中文关键词:红黏土 温度 干燥试验 蒸发 干缩裂隙 表面裂隙 呈贡 昆明
 
Temperature-dependent behaviors of desiccation cracks in red clay overlying carbonate rocks in the Chenggong area of Kunming City
Abstract:Temperature is a significant external environmental factor impacting the drying shrinkage and cracking of clayey soil. To explore the impact of temperature on the drying shrinkage and cracking of red clay, this work performed laboratory desiccation tests on the red clay from the Chenggong area of Kunming City. The red clay, once collected, underwent air-drying, crushing, and 2 mm sieving procedures within the laboratory. By utilizing nine square tempered glass containers, nine slurry specimens, initially saturated and 10 mm thick, were prepared. The specimens were categorized into three groups, with each group composed of three parallel samples.
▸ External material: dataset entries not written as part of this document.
`config.mk`:
```
export PLATFORM = sky130hd
export DESIGN_NAME = hazard_sched
export DESIGN_NICKNAME = d
export VERILOG_FILES = /design/src/rtl/hazard_sched.sv
export SDC_FILE = /design/constraint.sdc
export NUM_CORES = 1
export LEC_CHECK = 0
export BUFFER_PORTS_ARGS = -buffer_cell sky130_fd_sc_hd__buf_2
export CORE_MARGIN = 5
export CORE_UTILIZATION = 40
export DETAILED_ROUTE_END_ITERATION = 10
export PLACE_DENSITY = 0.72
export SYNTH_ARGS = -nofsm -noshare
export SYNTH_HDL_FRONTEND = slang
export SYNTH_SLANG_ARGS = --single-unit
```
`constraint.sdc`:
```
create_clock -name clk -period 1.4 [get_ports clk]
set_input_delay 0.07 -clock clk [delete_from_list [all_inputs] [get_ports clk]]
set_output_delay 0.07 -clock clk [all_outputs]
set_load 0.02 [all_outputs]
```
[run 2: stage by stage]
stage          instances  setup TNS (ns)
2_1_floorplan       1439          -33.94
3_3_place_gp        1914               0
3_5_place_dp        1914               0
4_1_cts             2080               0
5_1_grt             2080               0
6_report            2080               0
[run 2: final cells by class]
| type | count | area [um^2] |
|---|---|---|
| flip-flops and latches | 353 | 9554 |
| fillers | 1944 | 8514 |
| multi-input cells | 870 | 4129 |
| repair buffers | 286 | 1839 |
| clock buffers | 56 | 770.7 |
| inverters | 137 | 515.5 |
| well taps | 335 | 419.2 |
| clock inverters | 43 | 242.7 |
**src/rtl/uart_pkg.sv**
```systemverilog
// uart_pkg: state encodings, default bit period and parity helper shared by the UART transmitter and receiver.
package uart_pkg;

    localparam int c_DEFAULT_CYCLES_PER_BIT = 434;

    typedef enum logic [5:0] {
        ST_IDLE    = 6'b000001,
        ST_START   = 6'b000010,
        ST_DATA    = 6'b000100,
        ST_PARITY  = 6'b001000,
        ST_STOP    = 6'b010000,
        ST_CLEANUP = 6'b100000
    } uart_state_t;

    // Even parity when odd=0; odd parity inverts it.
    function automatic logic parity_bit(input logic [7:0] data, input logic odd);
        return (^data) ^ odd;
    endfunction

endpackage

```
**src/rtl/uart_baud_cnt.sv**
```systemverilog
// uart_baud_cnt: per-bit cycle counter, counts 0..c_CYCLES_PER_BIT-1 and ticks on the last cycle of each bit.
module uart_baud_cnt
    import uart_pkg::*;
#(
    parameter int c_CYCLES_PER_BIT = c_DEFAULT_CYCLES_PER_BIT
) (
    input  logic i_CLK,
    input  logic i_RST,
    input  logic i_CLR,
    output logic o_TICK
);

    localparam int c_W = $clog2(c_CYCLES_PER_BIT);

    logic [c_W-1:0] r_cnt;

    assign o_TICK = r_cnt == c_W'(c_CYCLES_PER_BIT - 1);

    always_ff @(posedge i_CLK or posedge i_RST) begin
        if (i_RST)
            r_cnt <= '0;
        else if (i_CLR || o_TICK)
            r_cnt <= '0;
        else
            r_cnt <= r_cnt + 1'b1;
    end

endmodule

```
**src/rtl/uart_tx.sv**
```systemverilog
// uart_tx: 8-bit UART transmitter, start/8 data LSB first/stop; define UART_TX_PARITY_EN to add a parity bit.
module uart_tx
    import uart_pkg::*;
#(
    parameter int c_CYCLES_PER_BIT = c_DEFAULT_CYCLES_PER_BIT
) (
    input  logic       i_CLK,
    input  logic       i_RST,
    input  logic       i_TX_DV,
    input  logic [7:0] i_TX_BYTE,
    input  logic       i_PARITY,
    output logic       o_TX_SERIAL,
    output logic       o_TX_ACTIVE,
    output logic       o_TX_DONE
);

    uart_state_t r_state, w_next;
    logic [7:0]  r_byte;
    logic [2:0]  r_idx;
    logic        w_tick;
    logic        w_clr;

`ifdef UART_TX_PARITY_EN
    localparam uart_state_t c_AFTER_DATA = ST_PARITY;
    logic r_odd;
    logic w_par;
    assign w_par = parity_bit(r_byte, r_odd);
`else
    localparam uart_state_t c_AFTER_DATA = ST_STOP;
    logic unused_parity;
    assign unused_parity = i_PARITY;
`endif

    assign w_clr = (r_state == ST_IDLE) || (r_state == ST_CLEANUP);

    uart_baud_cnt #(.c_CYCLES_PER_BIT(c_CYCLES_PER_BIT)) u_baud (
        .i_CLK  (i_CLK),
        .i_RST  (i_RST),
        .i_CLR  (w_clr),
        .o_TICK (w_tick)
    );

    always_ff @(posedge i_CLK or posedge i_RST) begin
        if (i_RST)
            r_state <= ST_IDLE;
        else
            r_state <= w_next;
    end

    // Any encoding not listed falls to the default and recovers to IDLE.
    always_comb begin
        w_next = ST_IDLE;
        case (r_state)
            ST_IDLE:    w_next = i_TX_DV ? ST_START : ST_IDLE;
            ST_START:   w_next = w_tick ? ST_DATA : ST_START;
            ST_DATA:    w_next = (w_tick && r_idx == 3'd7) ? c_AFTER_DATA : ST_DATA;
`ifdef UART_TX_PARITY_EN
            ST_PARITY:  w_next = w_tick ? ST_STOP : ST_PARITY;
`endif
            ST_STOP:    w_next = w_tick ? ST_CLEANUP : ST_STOP;
            ST_CLEANUP: w_next = ST_IDLE;
            default:    w_next = ST_IDLE;
        endcase
    end

    always_ff @(posedge i_CLK or posedge i_RST) begin
        if (i_RST) begin
            r_byte <= '0;
            r_idx  <= '0;
`ifdef UART_TX_PARITY_EN
            r_odd  <= 1'b0;
`endif
        end else if (r_state == ST_IDLE) begin
            r_idx <= '0;
            if (i_TX_DV) begin
                r_byte <= i_TX_BYTE;
`ifdef UART_TX_PARITY_EN
                r_odd  <= i_PARITY;
`endif
            end
        end else if (r_state == ST_DATA && w_tick) begin
            r_idx <= r_idx + 3'd1;
        end
    end

    always_comb begin
        o_TX_SERIAL = 1'b1;
        o_TX_ACTIVE = 1'b0;
        o_TX_DONE   = 1'b0;
        case (r_state)
            ST_START: begin
                o_TX_SERIAL = 1'b0;
                o_TX_ACTIVE = 1'b1;
            end
            ST_DATA: begin
                o_TX_SERIAL = r_byte[r_idx];
                o_TX_ACTIVE = 1'b1;
            end
`ifdef UART_TX_PARITY_EN
            ST_PARITY: begin
                o_TX_SERIAL = w_par;
                o_TX_ACTIVE = 1'b1;
            end
`endif
            ST_STOP:    o_TX_ACTIVE = 1'b1;
            ST_CLEANUP: o_TX_DONE   = 1'b1;
            default:    o_TX_SERIAL = 1'b1;
        endcase
    end

endmodule
```
**config.mk**
```make
export PLATFORM = sky130hd
export DESIGN_NAME = uart_tx
export DESIGN_NICKNAME = d
export VERILOG_FILES = /design/src/rtl/uart_pkg.sv /design/src/rtl/uart_baud_cnt.sv /design/src/rtl/uart_tx.sv
export SDC_FILE = /design/constraint.sdc
export NUM_CORES = 1
export LEC_CHECK = 0
export CORE_ASPECT_RATIO = 1.4
export CORE_MARGIN = 2
export CORE_UTILIZATION = 40
export CTS_BUF_LIST = sky130_fd_sc_hd__clkbuf_2 sky130_fd_sc_hd__clkbuf_4 sky130_fd_sc_hd__clkbuf_8
export DETAILED_ROUTE_END_ITERATION = 7
export PLACE_DENSITY = 0.73
export SLEW_MARGIN = 20
export SYNTH_ARGS = -nofsm -noshare
export SYNTH_HDL_FRONTEND = slang
export SYNTH_HIERARCHICAL = 1
export SYNTH_SLANG_ARGS = --single-unit
```
**constraint.sdc**
```tcl
create_clock -name i_CLK -period 1.7 [get_ports i_CLK]
set_input_delay 0.17 -clock i_CLK [delete_from_list [all_inputs] [get_ports i_CLK]]
set_output_delay 0.17 -clock i_CLK [all_outputs]
set_load 0.005 [all_outputs]
```
# Word-level counts from Yosys, hierarchy flattened
# Index checks and enable logic that the tools add are counted.
# op_classes
addsub	2
magnitude_cmp	1
eq_ne	7
mux	13
reduce_logical	7
# ops
cell	n
$pmux 6 s4	1
$add 9x1->9 const B	1
$eq 9x9->1 const B	1
$mux 3	3
$mux 9	1
$eq 6x1->1 const B	1
$eq 6x2->1 const B	1
$eq 6x3->1 const B	1
$eq 6x5->1 const B	1
$eq 6x6->1 const B	1
$mux 6	1
$mux 5	1
$lt 3x4->1 const B	1
$add 3x1->3 const B	1
$bmux 1 s3	1
$eq 3x3->1 const B	1
$mux 1	3
$reduce_or 3->1	1
$logic_and 1x1->1	2
$logic_or 1x1->1	2
$mux 2	1
$pmux 1 s2	1
$reduce_and 2->1	1
$reduce_bool 2->1	1
# word_totals
ff_bits	26
in_bits	12
output_inout_bits	3
word_cells	34

# Logic depth before layout (Yosys ltp)
# Gate-level depths: netlist of the first run.
# depth
ltp_word	4
depth_mapped	8
depth_no_buf	7

# Modules after synthesis
# The synthesis of the first run kept the hierarchy.
# modules_own_cells
module	instances	cells_per_inst	area_per_inst_um2	seq_area_each_um2
uart_tx	1	69	853.3	401.6
uart_baud_cnt	1	49	489.2	225.2

# Least setup slack after synthesis of the first run
# OpenSTA, ideal clock, no wires.
# synth_path
path_type	register to register
start	reg r_state[4]
end	reg r_byte[0]
setup_time_ns	0.125
arrival_ns	1.617
t_required_ns	1.575
path_slack_ns	-0.042
stages_incl_launch_ff	5
n_path_buf	1
path_cell_list	dfrtp_1 or3_4 or3_1 buf_6 mux2_4
# synth_between
elab_chain_len	2
# synth_rtl
element	line	source
start, declared	uart_tx.sv:17	uart_state_t r_state, w_next;
start signal, assigned	uart_tx.sv:47	r_state <= w_next;
$eq 6x1->1	uart_tx.sv:73	end else if (r_state == ST_IDLE) begin
$reduce_and 2->1 (no source line)	n/a	
end signal, assigned	uart_tx.sv:76	r_byte <= i_TX_BYTE;
end, declared	uart_tx.sv:18	logic [7:0] r_byte;
# Every way passes these cells.
# A chain may end at the register's enable or synchronous reset.

# Worst setup path in the final report of the first run
# layout_path
start	reg r_idx[0]
end	out o_TX_SERIAL
# layout_between
elab_chain_len	3
# layout_rtl
element	line	source
start, declared	uart_tx.sv:19	logic [2:0] r_idx;
start signal, assigned	uart_tx.sv:82	r_idx <= r_idx + 3'd1;
$bmux 1 s3	uart_tx.sv:96	o_TX_SERIAL = r_byte[r_idx];
$mux 1 (implied by the code)	uart_tx.sv:96	
$pmux 1 s2	uart_tx.sv:90	case (r_state)
end, declared	uart_tx.sv:12	output logic o_TX_SERIAL,
# Every way passes these cells. The select of a mux whose other input is x is not followed.

==> results of run 1 <==
==> worst max-delay path, delay by kind of cell (launching register included) <==
kind / cells / cell delay, ns
DFF: 1 / 0.47
AOI/OAI and AO/OA: 1 / 0.16
buffers and inverters: 1 / 0.14
muxes: 2 / 0.60
==> where the power goes <==
part | total [mW] | switching, mW | internal [mW]
registers | 0.878 | 0.123 | 0.755
logic | 0.957 | 0.377 | 0.580
clock network | 0.359 | 0.176 | 0.183
total | 2.19 | 0.676 | 1.52
==> per-layer routing <==
layer / up-vias / track usage (%) / wire length [µm]
met5: - / 0 / 0
met2: 25 / 32.50 / 1742
met3: 4 / 2.058 / 80
met1: 565 / 21.70 / 1206
met4: 0 / 5.128 / 36
li1: 523 / - / -
==> Yosys cell counts, drive strengths merged <==
master | count | area share [%]
dfrtp | 24 | 45
inv | 8 | 2.2
mux2 | 8 | 8.9
o21ai | 8 | 3.0
nor2 | 6 | 1.7
a31oi | 5 | 2.3
mux2i | 5 | 3.7
nand2 | 5 | 1.4
or3 | 5 | 3.1
ha | 4 | 3.7
nand4 | 4 | 2.3
nand3 | 3 | 1.1
nor3 | 3 | 1.1
xor2 | 3 | 2.0
buf | 2 | 1.1
nand2b | 2 | 0.93
nor3b | 2 | 1.1
a21oi | 1 | 0.37
a22o | 1 | 0.65
a32o | 1 | 0.75
and2 | 1 | 0.47
and2b | 1 | 0.56
and3 | 1 | 0.47
and4b | 1 | 0.84
clkbuf | 1 | 0.28
dfstp | 1 | 2.0
mux4 | 1 | 1.7
nor2b | 1 | 0.47
nor4 | 1 | 0.47
o211ai | 1 | 0.56
o221ai | 1 | 0.65
o311ai | 1 | 0.65
o31a | 1 | 0.75
o31ai | 1 | 1.6
or2 | 1 | 0.47
or3b | 1 | 0.65
or4 | 1 | 0.56
xnor2 | 1 | 0.65
==> flip-flops by register name, summed over array words and instances (netlist names) <==
name,count
u_baud/r_cnt,9
r_byte,8
r_state,5
r_idx,3
==> cells by family after synthesis <==
| group | after synthesis | share of synthesized area (%) |
|---|---|---|
| DFF | 25 | 46.69 |
| muxes | 14 | 14.35 |
| xor gates and xnor gates | 4 | 2.610 |
| adders and majority gates | 4 | 3.728 |
| AOI/OAI and AO/OA | 21 | 11.28 |
| buffers and inverters | 11 | 3.634 |
| and+or+nand+nor | 39 | 17.71 |
==> per-stage QoR <==
step / utilization (%) / hold WS (ns) / power (mW) / TNS [ns]
final: 57.54 / 0.2093 / 2.194 / -0.4070
after global routing: 57.54 / 0.2582 / 2.321 / -0.6644
after CTS: 55.83 / 0.2190 / 2.172 / -0.3032
after detailed placement: 53.37 / 0.5050 / 1.781 / -0.5983
after global placement: 53.37 / 0.4915 / 1.741 / -0.3968
after floorplan: - / -0.002082 / 1.396 / -0.1417
==> layout make-up <==
class	instances	area, µm²
timing repair buffer	45	370.4
clock buffer	4	48.80
multi-input combinational	82	688.2
fill	272	1339
inverter	8	30.03
tap	39	48.80
sequential	25	628.1
==> worst max-delay path by stage <==
stage | slack (ns) | endpoint | depth (start not counted)
5_1_grt | -0.17 | o_TX_SERIAL | 4
4_1_cts | -0.11 | o_TX_SERIAL | 4
2_1_floorplan | -0.02 | r_byte[0] | 4
3_3_place_gp | -0.23 | o_TX_SERIAL | 4
3_5_place_dp | -0.26 | o_TX_SERIAL | 4
6_report | -0.10 | o_TX_SERIAL | 4
==> repair_timing <==
action,4_1_cts,5_1_grt
pin swaps,3,2
setup endpoints to repair,11,17
gates resized for setup,11,7
buffers inserted,2,4
cloned,1,1
==> cell usage in the layout (no fill, tap or decap), types with 2 or more instances in the layout <==
cell type,count
nand2_1,5
mux2_4,8
xor2_1,3
or3_1,2
clkdlybuf4s50_1,10
clkbuf_8,3
nand2b_1,2
nand3_1,3
dfrtp_1,23
nor3b_1,2
nor2_1,6
o21ai_0,7
buf_6,2
ha_1,4
buf_4,29
mux2i_1,5
nor3_1,2
nand4_1,3
a31oi_1,5
inv_1,7
or3_4,3
==> impl_results.md, run 1 <==
- CTS Buf Count: 3
- Core Region: between 0.003 and 0.004 mm²
- Failing checks: negative setup slack
- Post-Syn Area per Cell: between 10 and 15 µm²
- CP Cell Sequence: mux2i_1, mux4_2, a31oi_1, buf_2
- HP Class: input port to asynchronous set/reset pin
- Cells after Synth: 118
- Crit path launch: r_idx[0]
- Worst R2R End: r_byte[3]
- Hold_buf cts: 0
- Max Cap Viol: 0
- Worst-path clk slew: ~0.08 ns
- Post-route minimum period: approximately 1.8 ns
- R2R depth: 4
- CP endpoint kind: output port
- Detailed Route Iter0 Violations: 18
- Syn. warnings: 6
- Largest net degree at the start of global routing: 17
- Reg2reg setup slack: -0.04 ns
- Worst stage delay on the critical path: 0.47 ns
- Slowest CP cell: dfrtp_2
- Layout net count: 181
- WP data required: about 1.5 ns
- Final period utilization: 106.0%
- Placed Instances: 191
- Launching point of the worst reg2reg path: r_state[2]
- Initial antenna violation count: 0
- Worst-path fanout max: 5
- Final Max Tran Viols: 0
- Final non-filler cell total: 203
- Worst Skew: 0.001622 ns
- Vias in the first global route: 1139
- Die H: 72.55 µm
- Fmax: 0.5548 GHz
- Worst Tran Pin Value: 0.6322 ns
- Endpoints failing hold: 0
- Initial Utilization: 42.58%
- Gpl congestion: 0.8401
- GR Overflow Total: 0
- Layout cell share with drive strength beyond 1: 36.59%
- Worst-case vdd ir drop: 0.0007376 V
- Die X: 52.97 µm
- Routed WL: a little over 3 mm
- Final setup violation count: 9
- Top-Level Pins: 15
- Slew HR: 57.81%
- Syn nets: 134
- Area Growth Syn to Fin: 35.14%
- Largest buffer count on any clock path: 2
- DRT Pass-1 Iters: 4
- Mapped Area: between 0.001 and 0.0015 mm²
- RSZ-0062 raised after global routing: true
- Worst Path Arrival: about 1.6 ns
- CTS Sinks: 25
- PwrDens: 1209 mW/mm²
- Crit path launch type: flop
- Final instance area: 0.001814 mm²
- HPWL after DPL: ~2.2 mm
- Placed Area: 0.001683 mm²
- Ant. Diodes: 0
- Clock Root Buffer: clkbuf_8
- Pre-CTS setup slack: -0.2559 ns
- WL/cell: 15.10 µm
- # rows: 24
- Critical path class: flop to output port
- Drt drc: 0
- Port bufs: 13
- First-pass GRT wire length: 5.112 mm
- P_leak: ~0.83 nW
- CTS tree: yes
- Die area: 0.003843 mm²
- CTS H-tree depth: 1
- Drt via density: approximately 5.5
- GRT Resource Usage Total: 17.89%
- Worst skew pair latency: 0.26 ns
- Vias: 1117
- Status: finished with violations
- FF+latch count, synth: 25
- ANT nets after route: 0
- Netlist cell types: between 40 and 50
- Seq/Total Area, Yosys: a little under half
- Fin worst setup slack: -0.1023 ns
Power figures use the tool's default switching activity.
==> inputs of run 2 (changes only) <==
--- a/config.mk
+++ b/config.mk
@@ -10,7 +10,7 @@
 export CORE_UTILIZATION = 40
 export CTS_BUF_LIST = sky130_fd_sc_hd__clkbuf_2 sky130_fd_sc_hd__clkbuf_4 sky130_fd_sc_hd__clkbuf_8
 export DETAILED_ROUTE_END_ITERATION = 7
-export PLACE_DENSITY = 0.73
+export PLACE_DENSITY = 0.71
 export SLEW_MARGIN = 20
 export SYNTH_ARGS = -nofsm -noshare
 export SYNTH_HDL_FRONTEND = slang
==> constraint.sdc (replaced) <==
create_clock -name i_CLK -period 2.3 [get_ports i_CLK]
set_input_delay 0.23 -clock i_CLK [delete_from_list [all_inputs] [get_ports i_CLK]]
set_output_delay 0.23 -clock i_CLK [all_outputs]
set_load 0.005 [all_outputs]
==> impl_results.md, run 2 (same netlist as run 1, synthesis figures left out) <==
- Gpl congestion: 0.7753
- Die X: 52.97 µm
- Core Region: 0.003153 mm²
- Die H: about 73 µm
- Slew HR: 55.50%
- Die area: 0.003843 mm²
- # rows: 24
- FILL cells: 300
- Most frequent cells in the layout: dfrtp_1 (23), clkdlybuf4s50_1 (12), inv_1 (8), mux2_4 (8), o21ai_0 (8)
- Worst R2R End: r_byte[6]
- Met1 Use GR: 16.67%
- CTS Sinks: 25
- HP Class: input port to asynchronous set/reset pin
- PwrDens: 902.6 mW/mm²
- Critical path class: flop to output port
- GRT Resource Usage Total: about 16%
- Routing usage on met3: 1.852%
- Reg with most FFs: u_baud/r_cnt
- Commonest non-fill, non-tap cell in the layout: dfrtp_1
- Routed WL: 2.508 mm
- GR Overflow Total: 0
- Worst skew pair latency: 0.27 ns
- Drt drc: 0
- RSZ-0062 raised after global routing: false
- Clock Root Buffer: clkbuf_8
- Initial antenna violation count: 0
- Worst-path fanout max: 7
- CP endpoint kind: output port
- Worst Skew: 0.003191 ns
- Initial Utilization: 42.58%
- Fmax: 0.4911 GHz
- Worst-path clk slew: 0.08 ns
- Status: complete, no violations
- Final Max Tran Viols: 0
- Crit path to: o_TX_SERIAL
- Layout net count: 151
- Crit path launch: r_state[4]
- Ant. Diodes: 0
- R2R depth: 3
- Final setup violation count: 0
- Top-Level Pins: 15
- Area Growth Syn to Fin: 16.68%
- Largest buffer count on any clock path: 2
- Crit path launch type: flop
- Reg2reg setup slack: 0.31 ns
- Hold_buf cts: 0
- First-pass GRT wire length: 4.554 mm
- Final period utilization: 88.54%
- P_leak: 0.6704 nW
- Worst Path Arrival: 1.81 ns
- Pwr Total: 1.414 mW
- Post-route minimum period: 2.036 ns
- Worst Tran Pin Value: 0.6625 ns
- Worst-case vdd ir drop: 0.0005613 V
- WP data required: between 2 and 2.5 ns
- Vias in the first global route: 1095
- FF/Latch Area: about 630 µm²
- Top Registers: u_baud/r_cnt (9), r_byte (8), r_state (5)
- Largest net degree at the start of global routing: 17
- GR peak layer: met2
- Port bufs: 13
- CTS tree: yes
- Vias: 968
- DRT Pass-1 Iters: 4
- Multi-input gate area: 666.9 µm²
- Drt via density: ~5.6
- Launching point of the worst reg2reg path: r_state[4]
- Detailed Route Iter0 Violations: 10
- Max Cap Viol: 0
- CTS Buf Count: 3
- ANT nets after route: 0
- Final TNS setup: 0 ns
- HPWL after DPL: 1.918 mm
- WL/cell: 14.50 µm
- Number of flip-flops in the largest register: 9
- GR Util met2: 30.14%
- CTS H-tree depth: 1
- Endpoints failing hold: 0
- Layout cell share with drive strength beyond 1: between 15 and 20%
run 2: layout make-up:
| class | count | share of cell area (%) |
|---|---|---|
| Inverter | 8 | 1.917 |
| Multi-Input combinational cell | 82 | 42.57 |
| Timing Repair Buffer | 15 | 9.185 |
| Clock buffer | 4 | 3.115 |
| Sequential cell | 25 | 40.10 |
| Tap cell | 39 | 3.115 |
run 2: worst min path at each step:
stage,end,slack (ns)
finish,u_baud/r_cnt[3],0.24
CTS,u_baud/r_cnt[6],0.25
global placement,r_byte[2],0.50
floorplan,u_baud/r_cnt[0],0.06
global route,u_baud/r_cnt[1],0.27
detailed placement,r_byte[2],0.50
run 2: repair_timing:
| item | 4_1_cts | 5_1_grt |
|---|---|---|
| setup buffers | 0 | 0 |
| setup endpoints to repair | 1 | 0 |
| gates resized for setup | 2 | 0 |
run 2: critical path, stage by stage (launching register included):
cell and delay, ns:
dfrtp_1 0.44, or3_4 0.45, nor3b_1 0.28, a31oi_1 0.07, dlygate4sd2_1 0.30
run 2: power by group:
group | total (mW) | internal [mW] | leakage [nW] | switching, mW
clock | 0.268 | 0.136 | 0.0262 | 0.133
combinational | 0.484 | 0.276 | 0.322 | 0.208
sequential | 0.662 | 0.558 | 0.322 | 0.104
run 2: through the flow:
step	setup WS [ns]	area (µm²)	util [%]	cells	hold slack, ns
3_3_place_gp	0.2611	1518	48.13	169	0.4952
4_1_cts	0.2478	1567	49.68	173	0.2512
5_1_grt	0.1678	1567	49.68	173	0.2732
3_5_place_dp	0.2624	1518	48.13	169	0.4988
6_report	0.2636	1567	49.68	173	0.2405
2_1_floorplan	0.5578	1343	-	118	0.05792
run 2: per-layer routing:
layer	wire (µm)	part of all wire (%)
met2	1347	54
met5	0	0
met1	999	40
met3	83	3.3
met4	77	3.1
The grouped specimens were subjected to oven drying at three distinct temperatures of 30℃, 50℃, and 70℃. During the entire drying period, close monitoring of the specimens' weight and surface cracks occurred. The PCAS software enabled a quantitative analysis and description of the structures and geometric characteristics of the surface cracks. Results indicate that the moisture evaporation process in red clay can be classified into three stages, and the formation and development of shrinkage cracks span five stages. A rise in temperature results in a decrease in the drying time necessary to reach the final moisture content. In the constant rate stage, both the evaporation rate and capacity see an increase as temperature escalates. As temperature ascends, the final water content experiences a decrease. As temperature rises, the initial critical water content at the onset of cracking also shows an upsurge. As the soil moisture content continuously diminishes, the surface crack ratio initially escalates slowly, then swiftly, before eventually stabilizing. Rising temperatures contribute to a decrease in the intersections within the crack network, the number of crack segments, the total length of cracks, and the number of aggregates. Conversely, an increase is noted in the average crack length, average crack width, surface crack ratio, average aggregate area, maximum aggregate area, final specimen thickness, and dry aggregate density. It is inferred that temperature significantly influences the process of water evaporation, the formation and progression of shrinkage cracks, as well as the structure and morphology of red clay surface cracks.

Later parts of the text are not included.